===== Materials provided =====

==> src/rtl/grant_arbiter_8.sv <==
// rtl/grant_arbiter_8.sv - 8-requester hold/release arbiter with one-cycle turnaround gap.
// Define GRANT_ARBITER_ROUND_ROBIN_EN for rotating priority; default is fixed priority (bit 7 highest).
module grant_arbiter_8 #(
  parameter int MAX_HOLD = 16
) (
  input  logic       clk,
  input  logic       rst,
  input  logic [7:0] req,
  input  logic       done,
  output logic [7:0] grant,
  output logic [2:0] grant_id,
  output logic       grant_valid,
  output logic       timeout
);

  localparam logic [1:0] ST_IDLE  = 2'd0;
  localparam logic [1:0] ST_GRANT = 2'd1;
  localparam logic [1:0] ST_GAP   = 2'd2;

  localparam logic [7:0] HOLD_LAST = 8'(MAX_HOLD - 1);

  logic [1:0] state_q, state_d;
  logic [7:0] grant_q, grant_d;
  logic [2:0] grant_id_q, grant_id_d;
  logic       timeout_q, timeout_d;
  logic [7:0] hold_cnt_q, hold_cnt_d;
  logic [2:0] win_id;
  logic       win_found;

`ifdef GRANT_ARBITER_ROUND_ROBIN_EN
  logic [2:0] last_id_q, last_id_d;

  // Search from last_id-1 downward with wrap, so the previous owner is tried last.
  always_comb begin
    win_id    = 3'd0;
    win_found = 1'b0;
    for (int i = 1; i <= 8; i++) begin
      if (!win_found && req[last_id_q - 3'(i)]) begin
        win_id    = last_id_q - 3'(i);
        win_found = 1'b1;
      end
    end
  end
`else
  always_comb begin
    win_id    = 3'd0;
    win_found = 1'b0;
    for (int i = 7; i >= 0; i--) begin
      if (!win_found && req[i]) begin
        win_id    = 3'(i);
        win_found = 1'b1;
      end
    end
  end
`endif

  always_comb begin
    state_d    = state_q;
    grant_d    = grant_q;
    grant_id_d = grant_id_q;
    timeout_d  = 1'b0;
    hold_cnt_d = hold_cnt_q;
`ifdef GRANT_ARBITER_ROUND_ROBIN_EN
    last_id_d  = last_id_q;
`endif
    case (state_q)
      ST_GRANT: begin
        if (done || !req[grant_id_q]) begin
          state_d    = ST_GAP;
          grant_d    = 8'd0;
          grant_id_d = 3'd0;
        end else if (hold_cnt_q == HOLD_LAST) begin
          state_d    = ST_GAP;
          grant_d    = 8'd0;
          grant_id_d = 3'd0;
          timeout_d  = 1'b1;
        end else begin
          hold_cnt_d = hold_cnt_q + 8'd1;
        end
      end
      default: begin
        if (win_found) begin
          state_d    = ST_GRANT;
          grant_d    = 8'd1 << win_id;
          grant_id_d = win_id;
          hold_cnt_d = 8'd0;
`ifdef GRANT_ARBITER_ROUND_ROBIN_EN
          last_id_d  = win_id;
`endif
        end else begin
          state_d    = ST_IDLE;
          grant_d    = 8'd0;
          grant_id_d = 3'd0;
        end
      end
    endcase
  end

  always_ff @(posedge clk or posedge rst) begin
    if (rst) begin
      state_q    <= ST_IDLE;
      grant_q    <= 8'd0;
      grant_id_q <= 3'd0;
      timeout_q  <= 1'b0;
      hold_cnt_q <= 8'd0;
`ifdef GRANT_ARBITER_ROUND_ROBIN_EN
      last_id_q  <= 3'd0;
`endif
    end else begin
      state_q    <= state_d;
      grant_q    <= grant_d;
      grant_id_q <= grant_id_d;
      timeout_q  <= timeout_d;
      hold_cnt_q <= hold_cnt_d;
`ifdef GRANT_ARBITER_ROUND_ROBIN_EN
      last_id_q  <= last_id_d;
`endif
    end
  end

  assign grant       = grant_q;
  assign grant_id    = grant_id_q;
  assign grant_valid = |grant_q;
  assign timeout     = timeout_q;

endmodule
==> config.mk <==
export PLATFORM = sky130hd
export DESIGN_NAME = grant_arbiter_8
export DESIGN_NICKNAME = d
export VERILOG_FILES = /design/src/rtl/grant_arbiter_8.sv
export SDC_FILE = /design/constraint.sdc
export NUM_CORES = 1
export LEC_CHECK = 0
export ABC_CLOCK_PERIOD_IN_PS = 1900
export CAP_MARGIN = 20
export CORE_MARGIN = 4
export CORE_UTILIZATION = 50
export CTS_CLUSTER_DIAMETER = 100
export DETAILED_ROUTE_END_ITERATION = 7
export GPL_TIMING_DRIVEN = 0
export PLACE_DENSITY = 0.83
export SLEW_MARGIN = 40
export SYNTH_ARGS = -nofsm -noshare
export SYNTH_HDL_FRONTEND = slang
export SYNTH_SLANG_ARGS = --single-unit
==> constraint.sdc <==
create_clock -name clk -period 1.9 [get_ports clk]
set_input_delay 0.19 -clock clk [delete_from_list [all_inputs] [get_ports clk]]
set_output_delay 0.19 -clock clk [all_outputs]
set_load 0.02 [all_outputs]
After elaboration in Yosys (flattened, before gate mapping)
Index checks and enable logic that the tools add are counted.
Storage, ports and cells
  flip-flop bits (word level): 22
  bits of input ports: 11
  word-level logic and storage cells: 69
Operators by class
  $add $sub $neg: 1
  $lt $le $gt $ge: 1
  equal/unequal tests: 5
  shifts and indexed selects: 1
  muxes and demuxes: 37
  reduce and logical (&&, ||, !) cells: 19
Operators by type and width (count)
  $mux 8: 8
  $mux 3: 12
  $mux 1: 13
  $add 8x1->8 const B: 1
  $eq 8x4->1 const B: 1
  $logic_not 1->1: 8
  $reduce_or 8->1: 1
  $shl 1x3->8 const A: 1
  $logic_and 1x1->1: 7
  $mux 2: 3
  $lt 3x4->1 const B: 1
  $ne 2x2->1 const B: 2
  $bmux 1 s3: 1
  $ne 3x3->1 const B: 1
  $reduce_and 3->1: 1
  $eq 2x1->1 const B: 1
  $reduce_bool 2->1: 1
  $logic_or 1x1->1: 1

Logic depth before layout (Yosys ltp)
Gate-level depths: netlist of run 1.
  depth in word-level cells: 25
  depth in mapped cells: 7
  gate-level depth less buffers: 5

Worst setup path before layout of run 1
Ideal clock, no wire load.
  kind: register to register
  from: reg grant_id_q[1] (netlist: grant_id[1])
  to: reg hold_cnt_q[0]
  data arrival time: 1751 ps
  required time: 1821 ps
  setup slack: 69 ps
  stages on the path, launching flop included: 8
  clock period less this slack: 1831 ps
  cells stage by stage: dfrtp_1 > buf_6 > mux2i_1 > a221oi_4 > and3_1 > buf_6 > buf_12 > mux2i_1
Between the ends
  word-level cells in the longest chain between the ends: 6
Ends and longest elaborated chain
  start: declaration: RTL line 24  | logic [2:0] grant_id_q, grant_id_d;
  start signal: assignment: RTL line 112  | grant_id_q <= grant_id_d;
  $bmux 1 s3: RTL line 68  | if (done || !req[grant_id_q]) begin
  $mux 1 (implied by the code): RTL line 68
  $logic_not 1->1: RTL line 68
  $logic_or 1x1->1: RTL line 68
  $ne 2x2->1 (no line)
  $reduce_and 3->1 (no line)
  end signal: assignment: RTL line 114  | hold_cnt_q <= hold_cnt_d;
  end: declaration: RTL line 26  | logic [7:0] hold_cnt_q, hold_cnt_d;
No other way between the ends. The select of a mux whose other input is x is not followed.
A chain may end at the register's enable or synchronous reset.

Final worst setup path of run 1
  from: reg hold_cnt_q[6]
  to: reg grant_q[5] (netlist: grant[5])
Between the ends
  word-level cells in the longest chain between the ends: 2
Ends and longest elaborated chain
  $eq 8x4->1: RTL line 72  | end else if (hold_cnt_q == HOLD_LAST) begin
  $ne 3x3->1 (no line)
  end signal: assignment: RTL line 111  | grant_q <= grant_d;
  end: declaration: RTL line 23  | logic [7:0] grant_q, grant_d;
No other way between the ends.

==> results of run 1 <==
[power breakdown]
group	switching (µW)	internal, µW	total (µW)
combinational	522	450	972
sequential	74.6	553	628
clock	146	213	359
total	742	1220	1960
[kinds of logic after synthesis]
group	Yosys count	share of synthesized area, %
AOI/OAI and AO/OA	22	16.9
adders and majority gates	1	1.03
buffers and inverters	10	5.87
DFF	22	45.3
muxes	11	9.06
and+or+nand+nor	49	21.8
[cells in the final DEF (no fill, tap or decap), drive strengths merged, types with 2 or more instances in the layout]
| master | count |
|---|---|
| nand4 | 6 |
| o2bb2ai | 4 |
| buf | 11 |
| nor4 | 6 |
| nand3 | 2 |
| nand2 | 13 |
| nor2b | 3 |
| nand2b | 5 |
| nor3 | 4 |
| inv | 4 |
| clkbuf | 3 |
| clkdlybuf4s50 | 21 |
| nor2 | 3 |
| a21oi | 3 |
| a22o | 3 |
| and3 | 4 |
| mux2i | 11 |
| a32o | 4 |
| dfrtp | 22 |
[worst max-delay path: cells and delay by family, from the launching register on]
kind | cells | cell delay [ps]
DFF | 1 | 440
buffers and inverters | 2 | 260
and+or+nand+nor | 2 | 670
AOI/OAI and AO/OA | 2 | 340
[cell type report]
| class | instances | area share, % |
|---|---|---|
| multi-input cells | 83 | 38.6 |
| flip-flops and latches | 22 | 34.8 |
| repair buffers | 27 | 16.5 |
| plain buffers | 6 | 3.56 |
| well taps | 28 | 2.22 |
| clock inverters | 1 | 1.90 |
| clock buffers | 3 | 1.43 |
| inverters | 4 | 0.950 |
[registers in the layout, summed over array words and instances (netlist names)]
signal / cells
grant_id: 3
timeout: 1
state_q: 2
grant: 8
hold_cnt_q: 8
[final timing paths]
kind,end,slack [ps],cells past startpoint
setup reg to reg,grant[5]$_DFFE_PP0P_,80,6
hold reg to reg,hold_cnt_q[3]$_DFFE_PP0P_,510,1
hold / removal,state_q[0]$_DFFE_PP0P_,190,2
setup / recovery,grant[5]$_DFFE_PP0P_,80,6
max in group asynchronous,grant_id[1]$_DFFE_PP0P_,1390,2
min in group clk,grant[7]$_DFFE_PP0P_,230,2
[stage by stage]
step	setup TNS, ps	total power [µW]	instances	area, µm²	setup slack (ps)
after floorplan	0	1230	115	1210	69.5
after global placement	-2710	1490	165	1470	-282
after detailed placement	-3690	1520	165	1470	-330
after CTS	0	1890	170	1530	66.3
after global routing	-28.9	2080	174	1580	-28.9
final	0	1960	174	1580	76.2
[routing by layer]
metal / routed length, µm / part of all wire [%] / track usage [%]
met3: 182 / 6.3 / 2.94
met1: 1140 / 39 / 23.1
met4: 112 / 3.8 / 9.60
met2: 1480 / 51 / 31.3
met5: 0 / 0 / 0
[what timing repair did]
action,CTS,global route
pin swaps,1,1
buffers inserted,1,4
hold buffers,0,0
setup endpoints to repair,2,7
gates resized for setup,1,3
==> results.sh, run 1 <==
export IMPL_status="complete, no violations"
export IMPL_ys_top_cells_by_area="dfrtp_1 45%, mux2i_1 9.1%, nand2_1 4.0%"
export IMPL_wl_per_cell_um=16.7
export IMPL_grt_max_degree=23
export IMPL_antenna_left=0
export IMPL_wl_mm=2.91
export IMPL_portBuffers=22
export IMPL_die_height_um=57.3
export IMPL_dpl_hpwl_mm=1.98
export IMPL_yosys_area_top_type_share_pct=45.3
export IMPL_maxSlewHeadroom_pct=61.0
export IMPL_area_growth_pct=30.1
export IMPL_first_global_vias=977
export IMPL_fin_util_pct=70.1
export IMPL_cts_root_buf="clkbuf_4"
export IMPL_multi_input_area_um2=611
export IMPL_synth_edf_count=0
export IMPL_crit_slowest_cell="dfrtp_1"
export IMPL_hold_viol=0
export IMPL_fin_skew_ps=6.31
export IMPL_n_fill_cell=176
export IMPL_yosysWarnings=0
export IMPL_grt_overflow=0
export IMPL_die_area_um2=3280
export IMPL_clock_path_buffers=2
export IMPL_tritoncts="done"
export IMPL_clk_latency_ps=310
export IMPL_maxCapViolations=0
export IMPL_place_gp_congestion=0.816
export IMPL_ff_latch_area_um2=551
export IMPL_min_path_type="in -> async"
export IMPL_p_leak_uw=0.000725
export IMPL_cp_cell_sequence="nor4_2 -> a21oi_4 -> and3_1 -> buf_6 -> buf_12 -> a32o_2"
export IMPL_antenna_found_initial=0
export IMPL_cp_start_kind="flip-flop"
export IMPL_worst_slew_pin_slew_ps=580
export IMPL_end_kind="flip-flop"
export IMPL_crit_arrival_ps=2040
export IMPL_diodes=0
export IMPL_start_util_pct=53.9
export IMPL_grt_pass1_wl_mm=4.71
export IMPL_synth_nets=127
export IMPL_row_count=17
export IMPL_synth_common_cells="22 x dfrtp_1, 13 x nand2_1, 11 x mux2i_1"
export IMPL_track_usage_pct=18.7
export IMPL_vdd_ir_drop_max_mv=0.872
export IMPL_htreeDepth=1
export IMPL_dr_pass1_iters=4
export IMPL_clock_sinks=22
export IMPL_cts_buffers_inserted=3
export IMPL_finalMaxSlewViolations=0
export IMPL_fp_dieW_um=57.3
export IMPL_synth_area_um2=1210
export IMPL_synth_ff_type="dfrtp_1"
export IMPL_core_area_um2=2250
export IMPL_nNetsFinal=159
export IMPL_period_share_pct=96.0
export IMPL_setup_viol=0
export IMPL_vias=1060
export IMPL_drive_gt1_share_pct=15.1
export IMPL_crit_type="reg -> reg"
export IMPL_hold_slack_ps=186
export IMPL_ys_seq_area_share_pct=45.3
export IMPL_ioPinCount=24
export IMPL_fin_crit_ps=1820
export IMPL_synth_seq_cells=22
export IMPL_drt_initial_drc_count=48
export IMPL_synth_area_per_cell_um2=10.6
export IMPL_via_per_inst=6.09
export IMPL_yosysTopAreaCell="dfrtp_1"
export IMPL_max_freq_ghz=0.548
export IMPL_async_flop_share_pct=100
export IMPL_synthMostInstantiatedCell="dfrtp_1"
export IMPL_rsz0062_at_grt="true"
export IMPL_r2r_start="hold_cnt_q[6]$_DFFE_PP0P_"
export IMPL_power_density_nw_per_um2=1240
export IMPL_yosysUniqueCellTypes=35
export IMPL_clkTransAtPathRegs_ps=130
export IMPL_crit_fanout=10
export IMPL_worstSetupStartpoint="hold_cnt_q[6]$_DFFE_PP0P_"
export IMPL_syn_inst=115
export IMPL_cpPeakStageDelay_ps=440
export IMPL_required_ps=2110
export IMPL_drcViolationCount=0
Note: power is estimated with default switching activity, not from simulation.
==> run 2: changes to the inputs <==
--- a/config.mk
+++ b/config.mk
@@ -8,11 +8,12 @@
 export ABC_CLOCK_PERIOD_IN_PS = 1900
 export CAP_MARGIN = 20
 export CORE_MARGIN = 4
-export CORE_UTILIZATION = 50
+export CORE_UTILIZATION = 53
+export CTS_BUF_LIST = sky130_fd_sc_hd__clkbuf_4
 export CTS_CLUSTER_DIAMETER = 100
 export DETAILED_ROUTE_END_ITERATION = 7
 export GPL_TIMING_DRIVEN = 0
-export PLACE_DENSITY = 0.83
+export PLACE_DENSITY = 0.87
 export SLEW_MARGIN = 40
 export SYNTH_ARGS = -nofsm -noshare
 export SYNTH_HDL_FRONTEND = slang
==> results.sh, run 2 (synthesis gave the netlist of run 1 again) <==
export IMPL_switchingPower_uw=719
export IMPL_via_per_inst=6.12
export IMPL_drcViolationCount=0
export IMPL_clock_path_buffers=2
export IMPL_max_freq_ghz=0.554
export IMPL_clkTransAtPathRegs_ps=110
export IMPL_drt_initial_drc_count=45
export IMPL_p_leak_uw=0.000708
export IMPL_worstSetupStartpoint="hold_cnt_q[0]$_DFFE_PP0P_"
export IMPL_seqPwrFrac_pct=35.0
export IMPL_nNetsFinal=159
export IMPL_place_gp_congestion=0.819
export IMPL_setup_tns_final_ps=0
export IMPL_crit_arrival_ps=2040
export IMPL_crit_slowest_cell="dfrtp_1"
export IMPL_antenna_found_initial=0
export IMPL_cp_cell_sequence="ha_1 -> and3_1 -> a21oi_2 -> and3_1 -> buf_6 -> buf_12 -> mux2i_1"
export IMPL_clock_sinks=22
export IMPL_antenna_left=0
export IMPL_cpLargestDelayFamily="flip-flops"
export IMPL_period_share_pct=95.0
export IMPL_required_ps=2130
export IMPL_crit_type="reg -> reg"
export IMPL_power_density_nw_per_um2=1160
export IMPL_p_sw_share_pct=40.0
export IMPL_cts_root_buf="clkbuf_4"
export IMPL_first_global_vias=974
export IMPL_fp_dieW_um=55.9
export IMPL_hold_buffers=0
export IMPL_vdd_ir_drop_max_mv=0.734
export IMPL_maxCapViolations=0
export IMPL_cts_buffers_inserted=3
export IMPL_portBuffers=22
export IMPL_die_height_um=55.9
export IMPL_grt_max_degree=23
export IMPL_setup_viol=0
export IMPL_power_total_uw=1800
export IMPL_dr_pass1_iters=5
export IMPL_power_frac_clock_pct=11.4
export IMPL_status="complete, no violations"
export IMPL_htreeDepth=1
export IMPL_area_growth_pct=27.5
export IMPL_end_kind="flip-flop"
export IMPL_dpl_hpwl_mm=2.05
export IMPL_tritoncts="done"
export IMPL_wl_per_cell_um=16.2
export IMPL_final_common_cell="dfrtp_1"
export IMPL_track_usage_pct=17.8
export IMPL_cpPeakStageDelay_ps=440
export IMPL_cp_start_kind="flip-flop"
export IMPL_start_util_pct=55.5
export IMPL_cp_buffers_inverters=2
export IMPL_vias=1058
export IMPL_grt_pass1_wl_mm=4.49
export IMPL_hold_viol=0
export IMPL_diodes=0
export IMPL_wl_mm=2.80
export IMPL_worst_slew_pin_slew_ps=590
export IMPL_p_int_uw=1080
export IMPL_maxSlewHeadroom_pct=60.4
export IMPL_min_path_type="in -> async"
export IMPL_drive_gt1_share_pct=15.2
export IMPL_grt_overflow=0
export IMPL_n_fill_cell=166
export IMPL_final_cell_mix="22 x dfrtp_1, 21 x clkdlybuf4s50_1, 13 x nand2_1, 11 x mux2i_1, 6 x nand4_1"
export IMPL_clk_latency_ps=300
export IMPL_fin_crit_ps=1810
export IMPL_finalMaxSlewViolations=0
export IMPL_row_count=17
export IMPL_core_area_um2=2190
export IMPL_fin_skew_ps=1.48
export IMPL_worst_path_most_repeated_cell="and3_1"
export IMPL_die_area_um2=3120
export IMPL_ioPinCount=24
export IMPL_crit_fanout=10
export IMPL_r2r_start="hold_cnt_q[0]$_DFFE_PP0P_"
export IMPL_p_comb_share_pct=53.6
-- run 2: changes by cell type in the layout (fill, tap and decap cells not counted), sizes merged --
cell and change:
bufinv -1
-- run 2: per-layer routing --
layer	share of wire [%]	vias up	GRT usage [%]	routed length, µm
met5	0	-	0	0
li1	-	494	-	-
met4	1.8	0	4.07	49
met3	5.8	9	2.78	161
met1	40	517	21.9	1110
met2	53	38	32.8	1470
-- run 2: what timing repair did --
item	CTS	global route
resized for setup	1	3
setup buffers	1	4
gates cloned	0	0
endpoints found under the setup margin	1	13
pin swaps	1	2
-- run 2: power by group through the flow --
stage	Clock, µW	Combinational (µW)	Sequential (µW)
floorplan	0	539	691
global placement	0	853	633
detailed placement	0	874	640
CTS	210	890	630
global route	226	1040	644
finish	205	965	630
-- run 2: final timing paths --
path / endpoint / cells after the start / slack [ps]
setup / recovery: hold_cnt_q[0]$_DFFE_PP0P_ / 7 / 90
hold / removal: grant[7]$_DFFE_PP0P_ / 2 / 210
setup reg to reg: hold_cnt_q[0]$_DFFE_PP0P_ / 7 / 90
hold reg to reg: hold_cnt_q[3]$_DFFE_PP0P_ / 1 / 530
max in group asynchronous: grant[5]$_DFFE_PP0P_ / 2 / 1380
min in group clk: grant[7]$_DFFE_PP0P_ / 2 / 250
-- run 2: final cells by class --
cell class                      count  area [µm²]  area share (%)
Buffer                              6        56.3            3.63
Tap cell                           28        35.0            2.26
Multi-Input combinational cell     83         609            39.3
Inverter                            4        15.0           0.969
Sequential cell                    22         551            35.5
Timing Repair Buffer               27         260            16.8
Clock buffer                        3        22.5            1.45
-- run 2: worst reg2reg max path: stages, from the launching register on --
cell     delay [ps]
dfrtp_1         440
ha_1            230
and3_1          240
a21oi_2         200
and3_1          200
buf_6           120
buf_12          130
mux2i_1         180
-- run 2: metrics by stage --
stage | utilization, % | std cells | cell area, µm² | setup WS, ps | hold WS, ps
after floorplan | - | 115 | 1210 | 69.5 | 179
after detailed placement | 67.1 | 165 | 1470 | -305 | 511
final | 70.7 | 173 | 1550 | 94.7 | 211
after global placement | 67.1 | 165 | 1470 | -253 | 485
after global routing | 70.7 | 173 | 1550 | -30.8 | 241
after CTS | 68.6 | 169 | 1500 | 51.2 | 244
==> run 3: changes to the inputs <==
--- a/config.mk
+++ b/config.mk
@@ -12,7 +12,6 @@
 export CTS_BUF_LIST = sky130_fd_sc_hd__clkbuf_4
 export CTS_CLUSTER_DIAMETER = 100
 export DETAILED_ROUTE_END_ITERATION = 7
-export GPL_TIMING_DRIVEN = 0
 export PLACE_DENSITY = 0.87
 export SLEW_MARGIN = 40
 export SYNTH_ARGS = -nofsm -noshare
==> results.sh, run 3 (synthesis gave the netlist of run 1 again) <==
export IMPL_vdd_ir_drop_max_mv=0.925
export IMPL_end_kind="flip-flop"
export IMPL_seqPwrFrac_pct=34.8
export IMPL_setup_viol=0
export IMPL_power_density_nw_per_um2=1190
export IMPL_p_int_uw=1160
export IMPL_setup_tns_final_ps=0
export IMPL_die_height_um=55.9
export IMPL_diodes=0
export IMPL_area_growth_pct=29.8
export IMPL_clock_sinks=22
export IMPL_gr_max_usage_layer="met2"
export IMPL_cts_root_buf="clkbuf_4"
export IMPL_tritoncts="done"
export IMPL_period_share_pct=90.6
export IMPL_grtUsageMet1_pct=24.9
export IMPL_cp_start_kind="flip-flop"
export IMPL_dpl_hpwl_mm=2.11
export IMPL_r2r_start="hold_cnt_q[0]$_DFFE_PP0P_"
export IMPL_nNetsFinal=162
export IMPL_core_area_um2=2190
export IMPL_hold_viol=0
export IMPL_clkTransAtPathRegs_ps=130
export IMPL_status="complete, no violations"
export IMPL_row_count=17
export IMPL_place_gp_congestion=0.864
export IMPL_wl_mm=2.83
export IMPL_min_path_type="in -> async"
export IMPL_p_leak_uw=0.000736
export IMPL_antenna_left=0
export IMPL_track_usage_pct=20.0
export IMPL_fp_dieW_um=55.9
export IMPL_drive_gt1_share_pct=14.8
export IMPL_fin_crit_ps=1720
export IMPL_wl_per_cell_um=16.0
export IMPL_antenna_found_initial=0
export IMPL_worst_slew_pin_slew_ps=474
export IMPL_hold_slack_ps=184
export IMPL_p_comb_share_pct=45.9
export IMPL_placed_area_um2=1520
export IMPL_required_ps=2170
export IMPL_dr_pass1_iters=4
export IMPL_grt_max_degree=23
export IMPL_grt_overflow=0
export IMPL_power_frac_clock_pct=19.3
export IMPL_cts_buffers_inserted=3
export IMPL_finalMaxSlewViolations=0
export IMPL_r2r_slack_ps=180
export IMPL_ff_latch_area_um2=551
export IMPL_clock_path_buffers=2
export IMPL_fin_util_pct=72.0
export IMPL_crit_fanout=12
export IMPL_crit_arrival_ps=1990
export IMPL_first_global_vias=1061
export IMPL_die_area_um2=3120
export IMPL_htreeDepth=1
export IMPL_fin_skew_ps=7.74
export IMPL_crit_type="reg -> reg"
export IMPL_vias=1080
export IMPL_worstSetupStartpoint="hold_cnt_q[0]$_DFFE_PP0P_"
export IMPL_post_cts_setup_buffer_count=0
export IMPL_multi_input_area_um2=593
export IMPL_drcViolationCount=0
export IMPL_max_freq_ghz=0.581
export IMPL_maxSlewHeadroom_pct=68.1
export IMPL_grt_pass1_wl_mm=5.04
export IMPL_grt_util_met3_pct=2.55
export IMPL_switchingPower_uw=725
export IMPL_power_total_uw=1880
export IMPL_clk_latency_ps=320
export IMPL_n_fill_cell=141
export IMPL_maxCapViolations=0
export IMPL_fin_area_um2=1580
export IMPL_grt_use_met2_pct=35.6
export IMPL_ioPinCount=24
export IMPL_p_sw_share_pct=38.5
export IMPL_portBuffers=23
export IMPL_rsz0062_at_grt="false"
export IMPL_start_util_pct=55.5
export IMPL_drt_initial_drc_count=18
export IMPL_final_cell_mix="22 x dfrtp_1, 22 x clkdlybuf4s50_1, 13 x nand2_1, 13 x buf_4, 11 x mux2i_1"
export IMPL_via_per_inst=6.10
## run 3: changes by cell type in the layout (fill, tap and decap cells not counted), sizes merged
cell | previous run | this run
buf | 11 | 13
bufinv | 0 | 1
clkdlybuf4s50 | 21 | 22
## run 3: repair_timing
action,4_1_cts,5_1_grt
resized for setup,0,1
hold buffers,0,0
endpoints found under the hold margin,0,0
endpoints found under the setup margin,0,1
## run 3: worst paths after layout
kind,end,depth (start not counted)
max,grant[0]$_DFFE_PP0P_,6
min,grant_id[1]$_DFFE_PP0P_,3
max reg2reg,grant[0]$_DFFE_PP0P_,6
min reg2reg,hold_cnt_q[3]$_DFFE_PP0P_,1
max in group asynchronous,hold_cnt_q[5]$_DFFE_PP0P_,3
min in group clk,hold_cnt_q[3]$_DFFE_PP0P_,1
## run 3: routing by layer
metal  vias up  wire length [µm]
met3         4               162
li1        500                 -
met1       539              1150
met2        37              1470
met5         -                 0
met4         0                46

=====

| Your instructions |
In the listing above, locate the line with "adders and majority" and the line with "clkbuf | 3 |", then extract exactly those lines and every line between them, and nothing more.

| Reply |
adders and majority gates	1	1.03
buffers and inverters	10	5.87
DFF	22	45.3
muxes	11	9.06
and+or+nand+nor	49	21.8
[cells in the final DEF (no fill, tap or decap), drive strengths merged, types with 2 or more instances in the layout]
| master | count |
|---|---|
| nand4 | 6 |
| o2bb2ai | 4 |
| buf | 11 |
| nor4 | 6 |
| nand3 | 2 |
| nand2 | 13 |
| nor2b | 3 |
| nand2b | 5 |
| nor3 | 4 |
| inv | 4 |
| clkbuf | 3 |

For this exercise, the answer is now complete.